Chapman gibilere emanet olsun olmasın gerek kefalet sistemi gerek onun uzantısı ödül avcılığı kurumu yapısal olarak çok çarpık. Nitekim ABD’deki kefalet sisteminin benzeri dünya üzerinde sadece Filipinler’de var. [6] ABD Barolar Birliği ve diğer birçok hukuk kuruluşu kefalet uygulamasının kamu güvenliğine faydası olmadığı ve yoksul kesimlere yönelik ayrımcılık içerdiği kanaatinde. Ve fakat Obama’nın başkanlığı döneminde başlatılan kimi ceza hukuku reformları Trump’ın atadığı Adalet Bakanı Jeff Sessions idaresinde sonuçsuz kalacağa benzer. Topyekün hüsrana uğradığı ve yoksul, siyah nüfusu hedef aldığı tescilli “uyuşturucuya karşı savaş”ı geri getirmeye niyetli görünen Sessions özünde yukarıda değinilen Filipinler’in Rodrigo Duterte’sinden çok farklı bir zihniyete sahip değil. Doğru, Duterte’nin uyuşturucuya karşı seferberliğinde sadece son bir sene zarfında 7,000’inin üzerinde kullanıcı/satıcı güvenlik birimleri ve durumdan kendine vazife çıkaran siviller tarafından katledildi.
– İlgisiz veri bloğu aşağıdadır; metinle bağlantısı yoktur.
From an optimization exercise on the open Yosys and OpenROAD flow, aimed at small area, a short achievable clock period and few clock cycles; shortcuts taken in it are not production practice.
Where RTL was checked, it was by simulation tests only, not by an equivalence proof against the original.

// fvmc
module fvmc (
    input  wire        clk,
    input  wire        rst,         
    input  wire        req,         
    input  wire        we,          
    input  wire [5:0]  addr,        
    input  wire [31:0] wdata,
    output wire        ack,         
    output reg  [31:0] rdata,       
    output wire [16:0] mot_yaw,
    output wire [16:0] mot_fwd
);
clock: 90.0 ns
lec_check: 0
cap_margin: 30
core_margin: 2
core_utilization: 45
setup_slack_margin: 2
slew_margin: 30
run.sh (not shown) runs the stock make flow with config.mk's settings and CLKGATE_MAP_FILE= SYNTH_SCRIPT=/design/flow/synth_recipe.tcl, a recipe that flattens the netlist after the stock synthesis.
Testbench counts at the start, summed over its fixed seeds: cycles 162,131.
From an optimization exercise on the open Yosys and OpenROAD flow, aimed at small area, a short achievable clock period and few clock cycles per item; shortcuts taken in it are not production practice. The RTL was checked by simulation tests, not by an equivalence proof against the original design. No activity file was given, so power comes from the tool's default toggle rates.

<file path="design/flow/flow/run.sh">
#!/bin/bash
# Layout flow: the standard ORFS layout (standard.sh), with two changes to
# how the layout is made:
#  - port buffers are buf_4 cells instead of the resizer's default pick;
#  - clock tree: larger sink clusters and no dummy loads.
# Each step's full output goes to orfs/logs as usual; standard.sh's own output
# goes to std.log in this folder.
set -euo pipefail
export BUFFER_PORTS_ARGS="-buffer_cell sky130_fd_sc_hd__buf_4"
export CTS_ARGS="-sink_clustering_enable -repair_clock_nets -dont_use_dummy_load -sink_clustering_size 24 -sink_clustering_max_diameter 100"
bash standard.sh > std.log 2>&1
</file>
<file path="design/flow/standard.sh">
#!/bin/bash
# synth_recipe.tcl (not shown) runs the flow's synth.tcl, then flattens the netlist and writes it again
# the make line also repeats each setting of config.mk as NAME=value (left out here)
make -C /OpenROAD-flow-scripts/flow DESIGN_CONFIG=/design/flow/config.mk WORK_HOME=/design/flow/orfs CLKGATE_MAP_FILE= SYNTH_SCRIPT=/design/flow/synth_recipe.tcl "${@:-finish}"
</file>
<file path="design/flow/constraint.sdc">
create_clock -name core_clock -period 70.0 [get_ports {clk}]
set_input_delay 14.0000 -clock core_clock [delete_from_list [all_inputs] [get_ports {clk}]]
set_output_delay 14.0000 -clock core_clock [all_outputs]
set_load 0.01 [all_outputs]
</file>
<file path="design/flow/config.mk">
export PLATFORM = sky130hd
export DESIGN_NAME = sds_dither
export DESIGN_NICKNAME = sds_dither
export VERILOG_FILES = /design/flow/design.v
export SDC_FILE = /design/flow/constraint.sdc
export NUM_CORES = 4
export LEC_CHECK = 0
export CAP_MARGIN = 20
export CORE_MARGIN = 2
export CORE_UTILIZATION = 40
export SLEW_MARGIN = 20
</file>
Ve her ne kadar ABD doğrudan uyuşturucu kullanıcılarına yönelik bir “av” başlatmış olmasa da uyuşturuyucu bir bağımlılık ve rehabilitasyon meselesi değil, cürüm olarak ele alan politikalar milyonlarca (siyah) aileyi hapishane-işsizlik-hapishane sarmalına mahkum etmiş durumda. Yani, “uyuşturucuyla” savaş aslında fiilen “uyuşturucu kullananlarla” savaş; ABD ve Filipinler arasında bu bakımdan endişe verici bir benzeşme var. [7]
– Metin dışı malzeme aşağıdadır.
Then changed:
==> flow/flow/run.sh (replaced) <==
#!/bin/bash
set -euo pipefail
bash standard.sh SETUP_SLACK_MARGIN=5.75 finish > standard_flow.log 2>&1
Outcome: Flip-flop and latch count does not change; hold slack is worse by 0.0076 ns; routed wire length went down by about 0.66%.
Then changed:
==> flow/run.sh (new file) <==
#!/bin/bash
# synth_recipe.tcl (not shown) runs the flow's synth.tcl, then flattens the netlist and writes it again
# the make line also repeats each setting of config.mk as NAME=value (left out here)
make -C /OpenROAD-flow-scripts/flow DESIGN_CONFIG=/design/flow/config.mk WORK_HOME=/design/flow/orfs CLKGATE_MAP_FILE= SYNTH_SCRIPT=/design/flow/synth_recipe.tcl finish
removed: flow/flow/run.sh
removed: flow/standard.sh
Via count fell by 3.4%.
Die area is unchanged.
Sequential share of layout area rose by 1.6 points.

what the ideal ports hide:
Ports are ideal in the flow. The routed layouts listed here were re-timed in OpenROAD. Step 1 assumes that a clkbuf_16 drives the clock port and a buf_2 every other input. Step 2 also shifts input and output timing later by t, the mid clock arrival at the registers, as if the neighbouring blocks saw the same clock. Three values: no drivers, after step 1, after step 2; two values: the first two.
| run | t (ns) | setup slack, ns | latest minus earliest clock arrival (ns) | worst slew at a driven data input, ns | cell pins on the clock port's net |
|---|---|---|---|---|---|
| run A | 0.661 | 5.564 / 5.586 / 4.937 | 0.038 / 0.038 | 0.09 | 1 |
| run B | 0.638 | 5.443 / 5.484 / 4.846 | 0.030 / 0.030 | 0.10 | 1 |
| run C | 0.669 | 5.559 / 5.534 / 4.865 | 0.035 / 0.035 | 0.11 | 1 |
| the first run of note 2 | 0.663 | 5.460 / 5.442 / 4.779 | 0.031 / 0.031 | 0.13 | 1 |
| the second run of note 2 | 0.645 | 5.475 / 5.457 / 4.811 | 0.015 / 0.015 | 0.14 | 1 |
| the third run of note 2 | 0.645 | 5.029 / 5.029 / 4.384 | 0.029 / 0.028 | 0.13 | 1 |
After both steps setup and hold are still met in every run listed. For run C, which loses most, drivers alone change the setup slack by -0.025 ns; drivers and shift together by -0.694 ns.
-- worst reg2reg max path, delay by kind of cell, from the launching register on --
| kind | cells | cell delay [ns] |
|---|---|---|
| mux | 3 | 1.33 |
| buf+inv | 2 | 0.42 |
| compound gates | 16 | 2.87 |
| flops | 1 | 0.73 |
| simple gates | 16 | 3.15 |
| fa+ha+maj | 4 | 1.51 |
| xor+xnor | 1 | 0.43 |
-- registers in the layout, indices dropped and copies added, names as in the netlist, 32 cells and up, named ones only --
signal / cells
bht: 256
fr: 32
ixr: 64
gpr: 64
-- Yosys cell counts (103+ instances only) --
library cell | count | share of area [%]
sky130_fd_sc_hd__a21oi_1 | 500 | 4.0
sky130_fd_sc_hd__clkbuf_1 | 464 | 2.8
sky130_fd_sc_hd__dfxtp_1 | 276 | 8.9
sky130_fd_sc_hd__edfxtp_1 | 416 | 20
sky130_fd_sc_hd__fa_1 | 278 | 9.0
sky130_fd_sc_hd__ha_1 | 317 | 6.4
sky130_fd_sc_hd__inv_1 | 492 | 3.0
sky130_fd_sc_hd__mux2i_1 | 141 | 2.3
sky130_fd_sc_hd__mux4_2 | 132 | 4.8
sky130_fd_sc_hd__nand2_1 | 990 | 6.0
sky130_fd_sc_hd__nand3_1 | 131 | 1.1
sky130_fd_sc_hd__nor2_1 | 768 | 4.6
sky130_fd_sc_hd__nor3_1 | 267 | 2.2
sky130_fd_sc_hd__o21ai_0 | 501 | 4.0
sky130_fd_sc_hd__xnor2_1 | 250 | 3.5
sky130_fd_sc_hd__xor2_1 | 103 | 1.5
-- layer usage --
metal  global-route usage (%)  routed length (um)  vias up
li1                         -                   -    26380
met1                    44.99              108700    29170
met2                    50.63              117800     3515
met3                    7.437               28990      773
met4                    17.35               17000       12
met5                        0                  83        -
Context: an optimization exercise on an open-source flow, tuned for small area, a short achievable clock period and few clock cycles. The choices shown serve that exercise and are no tape-out recipe.
Function was checked by simulation only, so behaviour that the tests miss may differ from the original.

==> flow/design.v (excerpt) <==
module robo_math (
    input  wire        clk,
    input  wire        rst,           
    input  wire        cmd_valid,
    output wire        cmd_ready,
    input  wire [31:0] cmd_header,
    input  wire [31:0] cmd_arg0,
    input  wire [31:0] cmd_arg1,
    output wire        rsp_valid,
    input  wire        rsp_ready,
    output wire [7:0]  rsp_status,
    output wire [31:0] rsp_data0,
    output wire [31:0] rsp_data1
);
    localparam integer DSTEP = 2;               
    localparam integer DCYC  = 7;               
    localparam integer NDIG  = 2 * DSTEP * DCYC;    
    localparam [7:0] OP_DIV_CALC  = 8'h02;
    localparam [7:0] OP_TO_MONO   = 8'h30;
    localparam [7:0] OP_TO_FLOAT  = 8'h31;
    localparam [7:0] OP_GET_PEAK  = 8'h32;
    localparam [2:0] S_IDLE = 3'd0;
    localparam [2:0] S_FLT  = 3'd1;    
    localparam [2:0] S_MUL  = 3'd2;    
    localparam [2:0] S_DIV  = 3'd3;    
    localparam [2:0] S_RND  = 3'd4;    
    reg  [2:0]  state;
  ...
Size in the first run: about 280 flip-flops, about 170 I/O pins, ~0.042 sq mm of cells after synthesis.
export LEC_CHECK = 0
export CAP_MARGIN = 20
export CORE_MARGIN = 2
export CORE_UTILIZATION = 40
export PLACE_DENSITY = 0.6
export SETUP_SLACK_MARGIN = 5
export SLEW_MARGIN = 20
create_clock -name core_clock -period 11.0 [get_ports {clk}]
run.sh (not shown) runs the stock make flow with config.mk's settings and CLKGATE_MAP_FILE= SYNTH_SCRIPT=/design/flow/synth_recipe.tcl, a recipe that flattens the netlist after the stock synthesis.
Testbench counts at the start, summed over its fixed seeds: cycles 17,316.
Ve kim bilir, bir bakmışız bir süredir ortalıklarda pek görünmeyen Duane “Dog” Chapman, Duterte’nin uyuşturucuyla mücadele danışmanı olarak Filipinler’e taşınmış…

***

[1] ABD’ye özgü kavramların çoğu gibi “bail bondsman” de ABD yapımı film ve dizilerden aşina olduğumuz bir olgu. Örneğin, Tarantino’nun yönettiği 1997 yapımı Jackie Brown’da Robert Forster’in canlandırdığı kefalet senetçisi karakteri filmdeki önemli rollerden biri.

[2] https://www.thenation.com/article/our-bail-bond-system-is-broken/

[3] Söz konusu eyaletler Illinois, Kentucky, Maine, Nebraska, Oregon ve Wisconsin. 

[4]  https://www.marketplace.org/2011/05/17/life/freakonomics-radio/freakonomics-why-bounty-hunters-catch-more-

fugitives-police-officers

[5] Bu Sözlük’ün maksadına dair bir giriş yazısı için bkz.

[6] https://en.wikipedia.org/wiki/Bail_bondsman

[7] Federal seviyede gidişat iç açıcı olmasa da son senelerde peş peşe birkaç eyalet marihuana kullanımı ve hatta satışını (örneğin, Colorado ve Washington) suç olmaktan çıkardı.